Academic collaborations have been conducted with universities, local and overseas. This has taken the form of student and staff exchange, joint research and internship programs. The student and staff exchange, along with joint research, has been conducted with Universiti Tunku Abdul Rahman, Woosong University of Korea, Hokkaido University, Wollongong University, Hannseidel Foundation, Universitas Bina Nusantara, George Mason University, and the University of Hawaiʻi at Mānoa to name but a few.

UII has been working with International Internships in Australia to facilitate students from Australia to experience a working environment in Indonesia. The students come from Monash University, Sunshine Coast University, Macquarie University and Deakin University, among others.

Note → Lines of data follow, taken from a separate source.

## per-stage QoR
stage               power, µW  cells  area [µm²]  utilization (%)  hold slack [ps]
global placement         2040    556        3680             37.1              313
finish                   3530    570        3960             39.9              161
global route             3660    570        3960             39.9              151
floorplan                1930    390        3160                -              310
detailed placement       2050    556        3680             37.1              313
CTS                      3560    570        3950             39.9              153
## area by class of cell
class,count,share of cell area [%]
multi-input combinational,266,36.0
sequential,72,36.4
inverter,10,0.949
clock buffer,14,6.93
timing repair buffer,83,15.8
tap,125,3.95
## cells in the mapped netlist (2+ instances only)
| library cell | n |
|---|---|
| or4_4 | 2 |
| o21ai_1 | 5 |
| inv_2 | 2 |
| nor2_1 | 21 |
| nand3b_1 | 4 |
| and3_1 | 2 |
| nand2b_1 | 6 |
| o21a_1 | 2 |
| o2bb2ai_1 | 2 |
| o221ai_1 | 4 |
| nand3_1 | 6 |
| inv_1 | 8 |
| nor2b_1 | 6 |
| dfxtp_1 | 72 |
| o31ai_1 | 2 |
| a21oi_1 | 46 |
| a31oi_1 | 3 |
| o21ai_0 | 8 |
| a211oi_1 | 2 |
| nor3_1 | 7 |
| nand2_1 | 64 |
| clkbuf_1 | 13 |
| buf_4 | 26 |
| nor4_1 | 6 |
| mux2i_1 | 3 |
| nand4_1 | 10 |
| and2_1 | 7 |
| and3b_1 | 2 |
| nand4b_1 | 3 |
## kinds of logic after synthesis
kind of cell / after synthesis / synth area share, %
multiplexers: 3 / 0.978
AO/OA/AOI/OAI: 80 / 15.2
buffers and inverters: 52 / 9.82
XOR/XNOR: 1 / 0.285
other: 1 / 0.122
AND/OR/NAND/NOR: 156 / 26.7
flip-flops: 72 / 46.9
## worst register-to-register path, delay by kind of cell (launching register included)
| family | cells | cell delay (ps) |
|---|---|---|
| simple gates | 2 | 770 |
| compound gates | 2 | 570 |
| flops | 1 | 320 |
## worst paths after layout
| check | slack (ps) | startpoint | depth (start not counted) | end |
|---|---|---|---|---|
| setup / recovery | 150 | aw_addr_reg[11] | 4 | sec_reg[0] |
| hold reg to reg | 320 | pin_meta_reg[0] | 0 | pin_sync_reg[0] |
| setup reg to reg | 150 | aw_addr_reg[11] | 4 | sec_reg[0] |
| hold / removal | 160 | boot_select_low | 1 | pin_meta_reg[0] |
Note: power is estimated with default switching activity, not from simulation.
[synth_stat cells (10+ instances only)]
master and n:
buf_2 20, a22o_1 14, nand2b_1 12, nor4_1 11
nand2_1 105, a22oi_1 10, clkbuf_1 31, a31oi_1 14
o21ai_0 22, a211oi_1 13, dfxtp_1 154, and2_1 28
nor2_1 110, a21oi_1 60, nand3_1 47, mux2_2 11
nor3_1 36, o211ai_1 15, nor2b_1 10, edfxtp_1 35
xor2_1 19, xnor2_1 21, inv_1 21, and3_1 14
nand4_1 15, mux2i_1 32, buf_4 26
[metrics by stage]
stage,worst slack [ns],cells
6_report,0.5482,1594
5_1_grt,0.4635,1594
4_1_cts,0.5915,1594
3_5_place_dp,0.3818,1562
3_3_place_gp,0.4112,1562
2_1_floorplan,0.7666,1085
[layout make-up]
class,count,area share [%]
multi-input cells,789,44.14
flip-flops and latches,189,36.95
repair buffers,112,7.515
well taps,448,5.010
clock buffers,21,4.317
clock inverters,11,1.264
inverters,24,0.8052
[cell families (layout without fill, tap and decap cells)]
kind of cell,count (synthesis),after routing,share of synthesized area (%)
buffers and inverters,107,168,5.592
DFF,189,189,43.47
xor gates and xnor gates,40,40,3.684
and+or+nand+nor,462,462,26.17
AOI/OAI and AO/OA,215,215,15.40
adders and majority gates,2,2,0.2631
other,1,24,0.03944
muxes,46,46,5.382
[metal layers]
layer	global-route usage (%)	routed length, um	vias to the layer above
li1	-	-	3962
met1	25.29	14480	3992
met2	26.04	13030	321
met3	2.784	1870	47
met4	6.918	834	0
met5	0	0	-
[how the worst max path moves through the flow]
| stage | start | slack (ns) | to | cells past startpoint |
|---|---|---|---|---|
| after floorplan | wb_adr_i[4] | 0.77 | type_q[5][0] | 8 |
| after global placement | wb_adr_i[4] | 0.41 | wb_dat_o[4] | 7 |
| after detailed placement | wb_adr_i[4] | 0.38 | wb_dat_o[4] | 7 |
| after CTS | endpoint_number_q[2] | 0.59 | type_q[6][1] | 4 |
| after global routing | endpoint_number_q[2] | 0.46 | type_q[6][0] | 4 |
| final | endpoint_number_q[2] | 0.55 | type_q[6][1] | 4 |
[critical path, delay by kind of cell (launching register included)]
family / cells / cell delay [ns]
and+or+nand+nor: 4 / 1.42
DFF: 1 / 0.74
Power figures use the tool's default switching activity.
===== config.mk =====
export PLATFORM = sky130hd
export DESIGN_NAME = timer0_counter
export DESIGN_NICKNAME = d
export VERILOG_FILES = /design/src/timer0_pkg.sv /design/src/timer0_prescaler.sv /design/src/timer0_counter.sv
export SDC_FILE = /design/constraint.sdc
export NUM_CORES = 1
export LEC_CHECK = 0
export BUFFER_PORTS_ARGS = -buffer_cell sky130_fd_sc_hd__clkbuf_2
export CAP_MARGIN = 20
export CORE_MARGIN = 2
export CORE_UTILIZATION = 30
export CTS_CLUSTER_DIAMETER = 200
export DETAILED_ROUTE_END_ITERATION = 6
export PLACE_DENSITY = 0.57
export SKIP_CTS_REPAIR_TIMING = 1
export SLEW_MARGIN = 10
export SYNTH_ARGS = -nofsm -noshare
export SYNTH_HDL_FRONTEND = slang
export SYNTH_SLANG_ARGS = --single-unit

===== constraint.sdc =====
create_clock -name i_clk -period 0.9 [get_ports i_clk]
set_input_delay 0.135 -clock i_clk [delete_from_list [all_inputs] [get_ports i_clk]]
set_output_delay 0.135 -clock i_clk [all_outputs]
set_load 0.01 [all_outputs]
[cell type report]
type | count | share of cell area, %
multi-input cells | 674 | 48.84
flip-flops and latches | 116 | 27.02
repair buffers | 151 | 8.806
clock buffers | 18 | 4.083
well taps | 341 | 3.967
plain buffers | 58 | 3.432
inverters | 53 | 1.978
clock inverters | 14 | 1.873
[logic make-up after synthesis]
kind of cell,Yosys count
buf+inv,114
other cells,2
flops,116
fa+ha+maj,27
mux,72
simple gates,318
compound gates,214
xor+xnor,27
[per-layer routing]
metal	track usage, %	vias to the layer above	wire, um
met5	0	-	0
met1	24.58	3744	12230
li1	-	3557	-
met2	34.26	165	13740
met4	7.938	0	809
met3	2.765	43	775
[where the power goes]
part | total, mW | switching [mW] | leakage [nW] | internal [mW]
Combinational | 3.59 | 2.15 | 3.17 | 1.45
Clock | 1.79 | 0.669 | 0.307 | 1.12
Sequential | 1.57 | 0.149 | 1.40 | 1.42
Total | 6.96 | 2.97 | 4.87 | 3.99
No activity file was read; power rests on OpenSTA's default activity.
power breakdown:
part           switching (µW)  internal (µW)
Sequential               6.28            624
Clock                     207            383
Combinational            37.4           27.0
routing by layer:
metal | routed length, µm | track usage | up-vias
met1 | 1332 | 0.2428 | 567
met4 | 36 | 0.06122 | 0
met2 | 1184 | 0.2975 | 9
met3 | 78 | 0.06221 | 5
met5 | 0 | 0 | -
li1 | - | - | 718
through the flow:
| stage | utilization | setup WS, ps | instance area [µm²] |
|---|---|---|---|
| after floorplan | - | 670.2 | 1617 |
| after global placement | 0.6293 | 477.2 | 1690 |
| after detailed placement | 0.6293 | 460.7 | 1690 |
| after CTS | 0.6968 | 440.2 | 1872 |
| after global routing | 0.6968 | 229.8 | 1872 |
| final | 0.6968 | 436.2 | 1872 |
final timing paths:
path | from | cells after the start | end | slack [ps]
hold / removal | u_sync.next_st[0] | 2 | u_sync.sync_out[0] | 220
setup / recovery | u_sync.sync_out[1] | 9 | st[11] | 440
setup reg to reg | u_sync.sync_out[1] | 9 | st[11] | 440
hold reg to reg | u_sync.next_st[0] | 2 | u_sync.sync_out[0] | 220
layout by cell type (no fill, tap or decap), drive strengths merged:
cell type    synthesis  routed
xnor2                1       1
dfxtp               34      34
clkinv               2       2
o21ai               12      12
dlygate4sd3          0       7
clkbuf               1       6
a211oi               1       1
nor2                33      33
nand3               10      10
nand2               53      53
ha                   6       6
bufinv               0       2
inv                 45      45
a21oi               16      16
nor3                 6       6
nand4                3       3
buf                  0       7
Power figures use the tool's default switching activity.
## src/core/conv_regs_pkg.sv

```systemverilog
/*
  Constants for the converter configuration and status register bank:
  register addresses, field positions, write masks, reset values,
  enable and mode encodings and timing counts.
  Assumes a 250 MHz core clock.
*/
package conv_regs_pkg;
  // Register addresses
  localparam logic [7:0] ADDR_MISC = 8'h01;
  localparam logic [7:0] ADDR_FLOOR = 8'h02;
  localparam logic [7:0] ADDR_ROOF = 8'h03;
  localparam logic [7:0] ADDR_LIMIT = 8'h04;
  localparam logic [7:0] ADDR_STATUS = 8'h05;
  localparam logic [7:0] ADDR_NVM = 8'hff;
  localparam logic [7:0] READ_NONE = 8'h00;
  // misc_config fields
  localparam int SOFT_RESET_BIT = 7;
  localparam int ENABLE_LSB = 5;
  localparam int MISC_RSVD_BIT = 4;
  localparam int PIN_ROLE_BIT = 3;
  localparam int SPREAD_BIT = 2;
  localparam int BOOST_ACTIVE_LSB = 0;
  // current_limit_config fields
  localparam int LIMIT_OFF_BIT = 5;
  localparam int SOFT_START_BIT = 4;
  localparam int VALLEY_LSB = 0;
  // nvm_control fields
  localparam int NVM_WEN_BIT = 7;
  localparam int NVM_WP_BIT = 6;
  // status_flags fields
  localparam int ST_THERMAL = 7;
  localparam int ST_HOT = 6;
  localparam int ST_PFM = 5;
  localparam int ST_BOOST = 4;
  localparam int ST_BYPASS_LIM = 3;
  localparam int ST_BOOST_LIM = 2;
  localparam int ST_FAULT = 1;
  localparam int ST_RANGE = 0;
  // Writable bits; others are dropped on write and read as zero, except nvm_control bit 5, which reads nvm_locked_status
  localparam logic [7:0] MISC_WMASK = 8'h6f;
  localparam logic [7:0] THR_WMASK = 8'h1f;
  localparam logic [7:0] LIMIT_WMASK = 8'h3f;
  localparam logic [7:0] NVM_WMASK = 8'hc0;
  // Reset values
  localparam logic [7:0] MISC_RESET = 8'h01;
  localparam logic [7:0] FLOOR_RESET = 8'h06;
  localparam logic [7:0] ROOF_RESET = 8'h06;
  localparam logic [7:0] LIMIT_RESET = 8'h1b;
  localparam logic [7:0] NVM_RESET = 8'h00;
  // Enable field and operating mode codes
  typedef enum logic [1:0] {EN_PINS = 2'h0, EN_AUTO = 2'h1, EN_PASS = 2'h2, EN_OFF = 2'h3} enable_t;
  typedef enum logic [1:0] {OM_PIN = 2'h0, OM_PFM = 2'h1, OM_PWM = 2'h2, OM_VOLTAGE_SELECT_PIN = 2'h3} boost_active_t;
  // Clear-on-read flags inside the capture module
  localparam int FLAG_COUNT = 4;
  localparam int FL_THERMAL = 0;
  localparam int FL_BYPASS = 1;
  localparam int FL_BOOST = 2;
  localparam int FL_FAULT = 3;
  // Timing
  localparam int CLK_PERIOD_PS = 4000;
  localparam int BOOST_LIMIT_US = 1500;
  localparam int BOOST_LIMIT_CYCLES = BOOST_LIMIT_US * 1000000 / CLK_PERIOD_PS;
  localparam int POWER_OFF_NS = 1000;
  localparam int POWER_OFF_CYCLES = (POWER_OFF_NS * 1000 + CLK_PERIOD_PS - 1) / CLK_PERIOD_PS;
endpackage

```

## src/core/flag_if.sv

```systemverilog
/*
  Carrier between the register bank and its clear-on-read flag store.
  Assumes both ends run on the same core clock.
*/
`timescale 1ns/100ps
interface flag_if;
  logic [conv_regs_pkg::FLAG_COUNT-1:0] event_set;
  logic clear_all;
  logic wipe;
  logic [conv_regs_pkg::FLAG_COUNT-1:0] flags;
  modport bank (output event_set, output clear_all, output wipe, input flags);
  modport store (input event_set, input clear_all, input wipe, output flags);
endinterface

```

## src/core/sync_bank.sv

```systemverilog
/*
  Two-stage synchroniser for a bus of independent level signals.
  Assumes each bit is a slow level from outside the core clock domain.
*/
`timescale 1ns/100ps
module sync_bank #(
  parameter int WIDTH = 1
) (
  // Clock and reset
  input wire logic core_clk,
  input wire logic rst_n,
  // Levels
  input wire logic [WIDTH-1:0] async_in,
  output logic [WIDTH-1:0] sync_out
);
  logic [WIDTH-1:0] meta_q;

  always_ff @(posedge core_clk or negedge rst_n)
  begin
    if (!rst_n)
    begin
      meta_q <= '0;
      sync_out <= '0;
    end
    else
    begin
      meta_q <= async_in;
      sync_out <= meta_q;
    end
  end
endmodule

```

## src/core/flag_capture.sv

```systemverilog
/*
  Sticky flags that clear when the status register is read.
  Assumes clear_all is a one-cycle read strobe; a set in that cycle wins.
*/
`timescale 1ns/100ps
module flag_capture (
  // Clock and reset
  input wire logic core_clk,
  input wire logic rst_n,
  // Flag traffic
  flag_if.store fl
);
  genvar i;
  generate
    for (i = 0; i < conv_regs_pkg::FLAG_COUNT; i++)
    begin : g_flag
      logic flag_q;
      always_ff @(posedge core_clk or negedge rst_n)
      begin
        if (!rst_n)
          flag_q <= 1'b0;
        else if (fl.event_set[i])
          flag_q <= 1'b1;
        else if (fl.clear_all || fl.wipe)
          flag_q <= 1'b0;
      end
      assign fl.flags[i] = flag_q;
    end
  endgenerate
endmodule

```

## src/core/converter_config_status_regs.sv

```systemverilog
/*
  Configuration and status register bank of a battery front-end
  boost / pass-through converter. Serial protocol engine, non-volatile
  store and analog loop sit outside and connect through plain ports.
  Assumes reg_wr pulses once at the falling edge of the data acknowledge.
*/
`timescale 1ns/100ps
module converter_config_status_regs #(
  parameter int BOOST_LIMIT_CYCLES = conv_regs_pkg::BOOST_LIMIT_CYCLES,
  parameter logic PIN_ROLE_RESET = 1'b0
) (
  // Clock and reset
  input wire logic core_clk,
  input wire logic rst_n,
  // Register port from the serial engine
  input wire logic reg_wr,
  input wire logic reg_rd,
  input wire logic [7:0] reg_addr,
  input wire logic [7:0] reg_wdata,
  output logic [7:0] reg_rdata,
  // Device pins
  input wire logic enable_pin,
  input wire logic bypass_pin_n,
  input wire logic voltage_select_pin,
  input wire logic gpio_pin_i,
  output logic fault_irq_pin_n_o,
  output logic fault_irq_pin_n_oe,
  // Analog status
  input wire logic thermal_trip,
  input wire logic die_hot,
  input wire logic pfm_state,
  input wire logic boost_state,
  input wire logic bypass_limit_hit,
  input wire logic avg_limit_hit,
  input wire logic output_ok,
  input wire logic fault_event,
  // Non-volatile store
  input wire logic nvm_write_done,
  input wire logic nvm_locked_status,
  output logic nvm_write_req,
  output logic nvm_protect_req,
  // Converter control
  output logic converter_on,
  output logic pass_through_force,
  output logic auto_transition,
  output logic shutdown_min,
  output logic pwm_force,
  output logic spread_spectrum_on,
  output logic [4:0] changeover_code,
  output logic current_limit_disable,
  output logic soft_start_low,
  output logic [3:0] valley_limit_code
);
  typedef enum logic [1:0] {ST_RUN = 2'b01, ST_OFF = 2'b10} power_state_t;
  localparam int SYNC_W = 11;
  localparam int CYC_W = 20;
  localparam logic [CYC_W-1:0] OFF_LAST = CYC_W'(conv_regs_pkg::POWER_OFF_CYCLES - 1);
  localparam logic [CYC_W-1:0] BOOST_LAST = CYC_W'(BOOST_LIMIT_CYCLES - 1);
  localparam logic [7:0] MISC_DEFAULT = conv_regs_pkg::MISC_RESET
    | (8'(PIN_ROLE_RESET) << conv_regs_pkg::PIN_ROLE_BIT);

  logic [7:0] misc_q;
  logic [7:0] floor_q;
  logic [7:0] roof_q;
  logic [7:0] limit_q;
  logic [7:0] nvm_q;
  logic [SYNC_W-1:0] pins_async;
  logic [SYNC_W-1:0] pins_s;
  logic en_s, byp_n_s, voltage_select_pin_s, gpio_s, therm_s, hot_s, pfm_s, boost_s;
  logic byp_lim_s, avg_lim_s, ok_s;
  logic gpio_prev_q;
  logic manual_reset;
  logic soft_reset;
  power_state_t power_q;
  logic [CYC_W-1:0] off_cnt_q;
  logic [CYC_W-1:0] avg_cnt_q;
  logic boost_limit_event;
  logic status_read;
  logic [7:0] status_word;
  logic on_d, pass_d, auto_d, shut_d, pwm_d;
  flag_if fl ();

  // Write that lands on a given register
  function automatic logic hit(input logic wr, input logic [7:0] a, input logic [7:0] t);
    hit = wr && (a == t);
  endfunction

  // Synchronise every pin and analog level except fault_event, which sets the fault flag unsynchronised
  assign pins_async = {enable_pin, bypass_pin_n, voltage_select_pin, gpio_pin_i, thermal_trip,
    die_hot, pfm_state, boost_state, bypass_limit_hit, avg_limit_hit, output_ok};
  sync_bank #(.WIDTH(SYNC_W)) u_sync (
    .core_clk(core_clk),
    .rst_n(rst_n),
    .async_in(pins_async),
    .sync_out(pins_s)
  );
  assign {en_s, byp_n_s, voltage_select_pin_s, gpio_s, therm_s, hot_s, pfm_s, boost_s, byp_lim_s, avg_lim_s,
    ok_s} = pins_s;

  // Manual reset: falling edge of the pin while it serves that role
  // Starts at the synchroniser's reset level so no false edge follows reset
  always_ff @(posedge core_clk or negedge rst_n)
  begin
    if (!rst_n)
      gpio_prev_q <= 1'b0;
    else
      gpio_prev_q <= gpio_s;
  end
  assign manual_reset = !misc_q[conv_regs_pkg::PIN_ROLE_BIT] && gpio_prev_q && !gpio_s;
  assign soft_reset = (hit(reg_wr, reg_addr, conv_regs_pkg::ADDR_MISC)
    && reg_wdata[conv_regs_pkg::SOFT_RESET_BIT]) || manual_reset;

  // Configuration registers; writes land on the acknowledge strobe
  always_ff @(posedge core_clk or negedge rst_n)
  begin
    if (!rst_n)
    begin
      misc_q <= MISC_DEFAULT;
      floor_q <= conv_regs_pkg::FLOOR_RESET;
      roof_q <= conv_regs_pkg::ROOF_RESET;
      limit_q <= conv_regs_pkg::LIMIT_RESET;
    end
    else if (soft_reset)
    begin
      misc_q <= MISC_DEFAULT;
      floor_q <= conv_regs_pkg::FLOOR_RESET;
      roof_q <= conv_regs_pkg::ROOF_RESET;
      limit_q <= conv_regs_pkg::LIMIT_RESET;
    end
    else
    begin
      if (hit(reg_wr, reg_addr, conv_regs_pkg::ADDR_MISC))
        misc_q <= reg_wdata & conv_regs_pkg::MISC_WMASK;
      if (hit(reg_wr, reg_addr, conv_regs_pkg::ADDR_FLOOR))
        floor_q <= reg_wdata & conv_regs_pkg::THR_WMASK;
      if (hit(reg_wr, reg_addr, conv_regs_pkg::ADDR_ROOF))
        roof_q <= reg_wdata & conv_regs_pkg::THR_WMASK;
      if (hit(reg_wr, reg_addr, conv_regs_pkg::ADDR_LIMIT))
        limit_q <= reg_wdata & conv_regs_pkg::LIMIT_WMASK;
    end
  end

  // Non-volatile control: write enable clears itself when the copy ends
  always_ff @(posedge core_clk or negedge rst_n)
  begin
    if (!rst_n)
      nvm_q <= conv_regs_pkg::NVM_RESET;
    else if (soft_reset)
      nvm_q <= conv_regs_pkg::NVM_RESET;
    else if (hit(reg_wr, reg_addr, conv_regs_pkg::ADDR_NVM))
      nvm_q <= reg_wdata & conv_regs_pkg::NVM_WMASK;
    else if (nvm_write_done)
      nvm_q[conv_regs_pkg::NVM_WEN_BIT] <= 1'b0;
  end
  assign nvm_write_req = nvm_q[conv_regs_pkg::NVM_WEN_BIT];
  assign nvm_protect_req = nvm_q[conv_regs_pkg::NVM_WP_BIT];

  // Power cycle after a soft reset
  always_ff @(posedge core_clk or negedge rst_n)
  begin
    if (!rst_n)
    begin
      power_q <= ST_RUN;
      off_cnt_q <= '0;
    end
    else
    begin
      case (power_q)
        ST_RUN:
        begin
          off_cnt_q <= '0;
          if (soft_reset)
            power_q <= ST_OFF;
        end
        ST_OFF:
        begin
          if (soft_reset)
            off_cnt_q <= '0;
          else if (off_cnt_q == OFF_LAST)
            power_q <= ST_RUN;
          else
            off_cnt_q <= off_cnt_q + 1'b1;
        end
        default:
          power_q <= ST_RUN;
      endcase
    end
  end

  // Enable field decode
  always_comb
  begin
    on_d = 1'b0;
    pass_d = 1'b0;
    auto_d = 1'b0;
    shut_d = 1'b0;
    case (conv_regs_pkg::enable_t'(misc_q[conv_regs_pkg::ENABLE_LSB +: 2]))
      conv_regs_pkg::EN_PINS:
      begin
        on_d = en_s;
        pass_d = en_s && !byp_n_s;
        auto_d = en_s && byp_n_s;
        shut_d = !en_s;
      end
      conv_regs_pkg::EN_AUTO:
      begin
        on_d = 1'b1;
        auto_d = 1'b1;
      end
      conv_regs_pkg::EN_PASS:
      begin
        on_d = 1'b1;
        pass_d = 1'b1;
      end
      conv_regs_pkg::EN_OFF:
        shut_d = 1'b1;
      default:
        shut_d = 1'b1;
    endcase
    if (power_q != ST_RUN)
    begin
      on_d = 1'b0;
      pass_d = 1'b0;
      auto_d = 1'b0;
      shut_d = 1'b1;
    end
  end

  // Operating mode decode; pin input counts only in the mode role
  always_comb
  begin
    case (conv_regs_pkg::boost_active_t'(misc_q[conv_regs_pkg::BOOST_ACTIVE_LSB +: 2]))
      conv_regs_pkg::OM_PIN:
        pwm_d = misc_q[conv_regs_pkg::PIN_ROLE_BIT] && gpio_s;
      conv_regs_pkg::OM_PFM:
        pwm_d = 1'b0;
      conv_regs_pkg::OM_PWM:
        pwm_d = 1'b1;
      conv_regs_pkg::OM_VOLTAGE_SELECT_PIN:
        pwm_d = voltage_select_pin_s;
      default:
        pwm_d = 1'b0;
    endcase
  end

  // Registered controls to the analog side
  always_ff @(posedge core_clk or negedge rst_n)
  begin
    if (!rst_n)
    begin
      converter_on <= 1'b0;
      pass_through_force <= 1'b0;
      auto_transition <= 1'b0;
      shutdown_min <= 1'b1;
      pwm_force <= 1'b0;
      spread_spectrum_on <= 1'b0;
      changeover_code <= '0;
      current_limit_disable <= 1'b0;
      soft_start_low <= 1'b0;
      valley_limit_code <= '0;
    end
    else
    begin
      converter_on <= on_d;
      pass_through_force <= pass_d;
      auto_transition <= auto_d;
      shutdown_min <= shut_d;
      pwm_force <= pwm_d;
      spread_spectrum_on <= misc_q[conv_regs_pkg::SPREAD_BIT] && !pfm_s;
      changeover_code <= voltage_select_pin_s ? roof_q[4:0] : floor_q[4:0];
      current_limit_disable <= limit_q[conv_regs_pkg::LIMIT_OFF_BIT];
      soft_start_low <= limit_q[conv_regs_pkg::SOFT_START_BIT];
      valley_limit_code <= limit_q[conv_regs_pkg::VALLEY_LSB +: 4];
    end
  end

  // Boost average limit held for the full window
  always_ff @(posedge core_clk or negedge rst_n)
  begin
    if (!rst_n)
      avg_cnt_q <= '0;
    else if (!(avg_lim_s && boost_s))
      avg_cnt_q <= '0;
    else if (avg_cnt_q != BOOST_LAST)
      avg_cnt_q <= avg_cnt_q + 1'b1;
  end
  assign boost_limit_event = avg_lim_s && boost_s && (avg_cnt_q == BOOST_LAST);

  // Clear-on-read flags
  assign status_read = hit(reg_rd, reg_addr, conv_regs_pkg::ADDR_STATUS);
  assign fl.event_set[conv_regs_pkg::FL_THERMAL] = therm_s;
  assign fl.event_set[conv_regs_pkg::FL_BYPASS] = byp_lim_s;
  assign fl.event_set[conv_regs_pkg::FL_BOOST] = boost_limit_event;
  assign fl.event_set[conv_regs_pkg::FL_FAULT] = fault_event || therm_s || byp_lim_s
    || boost_limit_event;
  assign fl.clear_all = status_read;
  assign fl.wipe = soft_reset;
  flag_capture u_flags (
    .core_clk(core_clk),
    .rst_n(rst_n),
    .fl(fl)
  );

  // Fault output, open drain, only in the reset/fault role
  assign fault_irq_pin_n_o = 1'b0;
  assign fault_irq_pin_n_oe = !misc_q[conv_regs_pkg::PIN_ROLE_BIT]
    && fl.flags[conv_regs_pkg::FL_FAULT];

  // Status word
  always_comb
  begin
    status_word = '0;
    status_word[conv_regs_pkg::ST_THERMAL] = fl.flags[conv_regs_pkg::FL_THERMAL];
    status_word[conv_regs_pkg::ST_HOT] = hot_s;
    status_word[conv_regs_pkg::ST_PFM] = pfm_s;
    status_word[conv_regs_pkg::ST_BOOST] = boost_s;
    status_word[conv_regs_pkg::ST_BYPASS_LIM] = fl.flags[conv_regs_pkg::FL_BYPASS];
    status_word[conv_regs_pkg::ST_BOOST_LIM] = fl.flags[conv_regs_pkg::FL_BOOST];
    status_word[conv_regs_pkg::ST_FAULT] = fl.flags[conv_regs_pkg::FL_FAULT];
    status_word[conv_regs_pkg::ST_RANGE] = ok_s || pass_through_force;
  end

  // Read data, one cycle after the address; unknown addresses read zero
  always_ff @(posedge core_clk or negedge rst_n)
  begin
    if (!rst_n)
      reg_rdata <= conv_regs_pkg::READ_NONE;
    else
    begin
      case (reg_addr)
        conv_regs_pkg::ADDR_MISC: reg_rdata <= misc_q;
        conv_regs_pkg::ADDR_FLOOR: reg_rdata <= floor_q;
        conv_regs_pkg::ADDR_ROOF: reg_rdata <= roof_q;
        conv_regs_pkg::ADDR_LIMIT: reg_rdata <= limit_q;
        conv_regs_pkg::ADDR_STATUS: reg_rdata <= status_word;
        conv_regs_pkg::ADDR_NVM: reg_rdata <= nvm_q | {2'b00, nvm_locked_status, 5'b00000};
        default: reg_rdata <= conv_regs_pkg::READ_NONE;
      endcase
    end
  end
endmodule

```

UII has an agreement with the Australian Consortium for In Country Indonesian (ACICIS) which help students from Australia to take program courses in Indonesia. The collaboration covers the area of development in thought, such as the collaboration with International Institute of Islamic Thought on Epistemology.

UII has worked with other institutions to enhance its application of academic programs developed in the university. The institutions include national private and government institutions, both local and from overseas.

==Dress code==
In 2001 the university began requiring female students to wear the jilbab (hijab headcovering); before that students had the choice of whether or not to wear it. In March 2005 the university added requirements detailing four acceptable styles of hijab. According to Eve Warburton of Inside Indonesia, opinion on staff and students was divided, and some professors stated that they did not wish to enforce it.